En cualquier caso, Jed no daba muestras de lamentarlo mucho. Cuando le dije que debió de ser muy duro para él afrontar un ambiente tan frío, se encogió de hombros y contestó que lo entendía perfectamente.

—Hay algo que me inquieta —solté, dejando en el suelo los binoculares.

—Que nos inquieta —me corrigió Jed, frunciendo el entrecejo.

—Temo que hayan descubierto mi mochila.

—¿Tu mochila?

—La escondí allí, y Françoise y Étienne también. No podíamos nadar con ellas… Si las encuentran, caerán en la cuenta de que están en el buen camino.

—¿Las ocultasteis bien?

—Muy bien. La cuestión es que la copia que hice del mapa no era muy buena. La dibujé deprisa, y figuraban un montón de islas. Recuerdo, por otro lado, que había muchas diferencias entre el mapa de Daffy y el que aparecía en la guía de Étienne. Es muy probable que me olvidara de alguna isla entre Ko Phelong y ésta.

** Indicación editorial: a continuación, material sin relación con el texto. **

## src/rtl/count_event_monitor_pkg.sv

```systemverilog
`default_nettype none
// ============================================================================
// Package     : count_mon_pkg
// Description : Shared definitions for the counter event monitor. The event
//               record is {load_f, wrap_f, match_f, dir_f, count}; the flag
//               positions sit directly above the count field, so they are
//               expressed as functions of the count width.
// Revision    : 1.0 - initial release
// ============================================================================
package count_mon_pkg;

  // Number of flag bits stacked on top of the count field.
  localparam int EVT_FLAG_BITS = 4;

  // Total record width for a given count width.
  function automatic int evt_width(input int cnt_width);
    return cnt_width + EVT_FLAG_BITS;
  endfunction

  // Flag bit positions inside the record (LOAD / WRAP / MATCH / DIR).
  function automatic int load_bit(input int cnt_width);
    return cnt_width + 3;
  endfunction

  function automatic int wrap_bit(input int cnt_width);
    return cnt_width + 2;
  endfunction

  function automatic int match_bit(input int cnt_width);
    return cnt_width + 1;
  endfunction

  function automatic int dir_bit(input int cnt_width);
    return cnt_width;
  endfunction

endpackage
`default_nettype wire

```

## src/rtl/count_event_monitor_fifo.sv

```systemverilog
`default_nettype none
// ============================================================================
// Module      : evt_sync_fifo
// Description : Single-clock FIFO for event records. A push into a full FIFO
//               is accepted only when a pop happens on the same edge; pops
//               on an empty FIFO are ignored. The head is presented
//               combinationally and reads as zero while empty.
// Ports       : clk, reset_n (async, active-low)
//               i_push / i_wr_data   - write request and record
//               i_pop                - remove head (ignored when empty)
//               o_rd_data            - head record
//               o_full / o_empty     - occupancy flags
//               o_level              - occupancy, one bit wider than pointers
// Revision    : 1.0 - initial release
// ============================================================================
module evt_sync_fifo #(
  parameter int WIDTH = 7,
  parameter int DEPTH = 4          // power of two, at least 2
) (
  input  logic                     clk,
  input  logic                     reset_n,
  input  logic                     i_push,
  input  logic [WIDTH-1:0]         i_wr_data,
  input  logic                     i_pop,
  output logic [WIDTH-1:0]         o_rd_data,
  output logic                     o_full,
  output logic                     o_empty,
  output logic [$clog2(DEPTH):0]   o_level
);

  localparam int                 c_ptr_w    = $clog2(DEPTH);
  localparam logic [c_ptr_w:0]   c_full_lvl = DEPTH[c_ptr_w:0];

  logic [WIDTH-1:0]   r_mem [DEPTH];
  logic [c_ptr_w-1:0] r_wr_ptr;
  logic [c_ptr_w-1:0] r_rd_ptr;
  logic [c_ptr_w:0]   r_level;

  logic w_pop;
  logic w_push;

  assign o_empty = (r_level == '0);
  assign o_full  = (r_level == c_full_lvl);
  assign o_level = r_level;

  // A pop frees a slot on the same edge, so a full FIFO can still take a push.
  assign w_pop  = i_pop && !o_empty;
  assign w_push = i_push && (!o_full || w_pop);

  assign o_rd_data = o_empty ? '0 : r_mem[r_rd_ptr];

  always_ff @(posedge clk or negedge reset_n) begin
    if (!reset_n) begin
      r_wr_ptr <= '0;
      r_rd_ptr <= '0;
      r_level  <= '0;
      for (int i = 0; i < DEPTH; i++) begin
        r_mem[i] <= '0;
      end
    end else begin
      if (w_push) begin
        r_mem[r_wr_ptr] <= i_wr_data;
        r_wr_ptr        <= r_wr_ptr + 1'b1;   // wraps naturally at DEPTH
      end
      if (w_pop) begin
        r_rd_ptr <= r_rd_ptr + 1'b1;
      end
      case ({w_push, w_pop})
        2'b10:   r_level <= r_level + 1'b1;
        2'b01:   r_level <= r_level - 1'b1;
        default: r_level <= r_level;
      endcase
    end
  end

endmodule
`default_nettype wire

```

## src/rtl/count_event_monitor.sv

```systemverilog
`default_nettype none
// ============================================================================
// Module      : count_event_monitor
// Description : Watches an up/down counter and queues one record per cycle
//               for load, wrap-around and compare-match events. The counter
//               updates on the same edge that samples load_in/dir_in, so the
//               value seen in cycle t is judged against the history captured
//               at the end of cycle t-1.
// Ports       : clk, reset_n (async, active-low)
//               mon_en            - enable event detection
//               cnt_in            - counter value
//               load_in, dir_in   - counter controls (dir 1 = up)
//               cmp_val           - match compare value
//               evt_valid/ready   - head handshake, evt_data = head record
//               fifo_level        - occupancy
//               ovf / clr_ovf     - sticky drop flag and its clear
// Revision    : 1.0 - initial release
// ============================================================================
module count_event_monitor
  import count_mon_pkg::*;
#(
  parameter int CNT_WIDTH  = 3,
  parameter int FIFO_DEPTH = 4
) (
  input  logic                              clk,
  input  logic                              reset_n,
  input  logic                              mon_en,
  input  logic [CNT_WIDTH-1:0]              cnt_in,
  input  logic                              load_in,
  input  logic                              dir_in,
  input  logic [CNT_WIDTH-1:0]              cmp_val,
  output logic                              evt_valid,
  input  logic                              evt_ready,
  output logic [evt_width(CNT_WIDTH)-1:0]   evt_data,
  output logic [$clog2(FIFO_DEPTH):0]       fifo_level,
  output logic                              ovf,
  input  logic                              clr_ovf
);

  localparam int                   c_evt_w     = evt_width(CNT_WIDTH);
  localparam int                   c_load_bit  = load_bit(CNT_WIDTH);
  localparam int                   c_wrap_bit  = wrap_bit(CNT_WIDTH);
  localparam int                   c_match_bit = match_bit(CNT_WIDTH);
  localparam int                   c_dir_bit   = dir_bit(CNT_WIDTH);
  localparam logic [CNT_WIDTH-1:0] c_cnt_max   = '1;

  // History of the previous cycle.
  logic [CNT_WIDTH-1:0] r_prev_cnt;
  logic                 r_prev_load;
  logic                 r_prev_dir;
  logic                 r_hist_valid;
  logic                 r_ovf;

  logic               w_load_f;
  logic               w_wrap_f;
  logic               w_match_f;
  logic               w_push;
  logic               w_pop;
  logic               w_full;
  logic               w_empty;
  logic [c_evt_w-1:0] w_evt_rec;

  // History runs regardless of mon_en so re-enabling never sees stale data.
  always_ff @(posedge clk or negedge reset_n) begin
    if (!reset_n) begin
      r_prev_cnt   <= '0;
      r_prev_load  <= 1'b0;
      r_prev_dir   <= 1'b0;
      r_hist_valid <= 1'b0;
    end else begin
      r_prev_cnt   <= cnt_in;
      r_prev_load  <= load_in;
      r_prev_dir   <= dir_in;
      r_hist_valid <= 1'b1;
    end
  end

  // A loaded value is never a wrap, even when it lands on 0 or MAX.
  assign w_load_f  = r_prev_load;
  assign w_wrap_f  = !r_prev_load &&
                     (( r_prev_dir && (r_prev_cnt == c_cnt_max) && (cnt_in == '0)) ||
                      (!r_prev_dir && (r_prev_cnt == '0)        && (cnt_in == c_cnt_max)));
  // Match only on arrival at cmp_val, not while the counter parks there.
  assign w_match_f = (cnt_in == cmp_val) && ((cnt_in != r_prev_cnt) || r_prev_load);

  assign w_push = r_hist_valid && mon_en && (w_load_f || w_wrap_f || w_match_f);

  always_comb begin
    w_evt_rec               = '0;
    w_evt_rec[CNT_WIDTH-1:0] = cnt_in;
    w_evt_rec[c_dir_bit]    = r_prev_dir;
    w_evt_rec[c_match_bit]  = w_match_f;
    w_evt_rec[c_wrap_bit]   = w_wrap_f;
    w_evt_rec[c_load_bit]   = w_load_f;
  end

  assign w_pop     = evt_ready && !w_empty;
  assign evt_valid = !w_empty;

  evt_sync_fifo #(
    .WIDTH (c_evt_w),
    .DEPTH (FIFO_DEPTH)
  ) u_evt_fifo (
    .clk       (clk),
    .reset_n   (reset_n),
    .i_push    (w_push),
    .i_wr_data (w_evt_rec),
    .i_pop     (w_pop),
    .o_rd_data (evt_data),
    .o_full    (w_full),
    .o_empty   (w_empty),
    .o_level   (fifo_level)
  );

  // A drop in the same cycle as clr_ovf keeps the flag set.
  always_ff @(posedge clk or negedge reset_n) begin
    if (!reset_n) begin
      r_ovf <= 1'b0;
    end else if (w_push && w_full && !w_pop) begin
      r_ovf <= 1'b1;
    end else if (clr_ovf) begin
      r_ovf <= 1'b0;
    end
  end

  assign ovf = r_ovf;

endmodule
`default_nettype wire
```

—Es posible —musitó Jed, pensativo.

—Si ellos suponen que han llegado a la isla de la playa, eso explicaría por qué no se han movido en estos nueve días. Están buscando el lugar, la playa… y no consiguen dar con ella, pero pueden encontrar las mochilas.

—Es posible —admitió Jed—; pero también es posible que lleven nueve días preguntándose cómo cojones van a volver a Ko Pha-Ngan.

—Y cómo han cometido la estupidez de confiar en un mapa que alguien deslizó por debajo de su puerta.

—En cualquier caso, cometieron la misma estupidez que tú.

—Es verdad.

—Lo que me gustaría saber —comentó Jed con gesto serio y pasándose una mano por la cara— es qué beben y de qué se alimentan.

—Tallarines Maggi y chocolate. Eso comimos nosotros.

—¿Y el agua? No pueden haber llevado consigo un barril que les durara tanto.

—La isla es muy grande; a lo mejor hay un manantial.

—Sí, a lo mejor… De todos modos, te equivocas en lo del mapa. Ahí los tienes, sentados todo el puto día, mirando en nuestra dirección. Saben que la isla que buscan es ésta. Lo que intentan averiguar es el modo de llegar hasta aquí.

—¿Sabes qué podríamos hacer? —pregunté, suspirando.

—No.

—Acercarnos a ellos en el bote. Subirlos a bordo, navegar hasta el mar abierto y tirarlos por la borda como hacían los piratas. Problema resuelto.

—De acuerdo, hecho.

—Hecho.

—Hecho.

Nos miramos por un instante; después tomé los binoculares y seguí vigilando.